BEGIN

### src/hw/hostPkg.sv
/*
  Host register map and AXI4-Lite codes. Registers sit at word aligned
  offsets, the memory window holds one 12-bit word per 4 bytes.
*/
package hostPkg;

  typedef logic [15:0] hostAddr;
  typedef logic [31:0] hostData;

  localparam hostAddr regCtrl    = 16'h0000;
  localparam hostAddr regStartPc = 16'h0004;
  localparam hostAddr regStatus  = 16'h0008;
  localparam hostAddr regPc      = 16'h000C;
  localparam hostAddr regAc      = 16'h0010;
  localparam hostAddr memWindow  = 16'h4000;

  localparam int ctrlStartBit = 0;
  localparam int ctrlStopBit  = 1;
  localparam int statusRunBit = 0;
  localparam int acLinkBit    = 12;

  typedef enum logic [1:0] {
    respOkay   = 2'b00,
    respSlvErr = 2'b10
  } axiResp;

endpackage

END

▸ **TASK BRIEF**
Out of the entries above, write out only the lines between the line holding "offsets, the memory" and the line holding "localparam hostAddr regStartPc = 16'h0004;", inclusive, each exactly as given.

▸ **ANSWER BOX**
  offsets, the memory window holds one 12-bit word per 4 bytes.
*/
package hostPkg;

  typedef logic [15:0] hostAddr;
  typedef logic [31:0] hostData;

  localparam hostAddr regCtrl    = 16'h0000;
  localparam hostAddr regStartPc = 16'h0004;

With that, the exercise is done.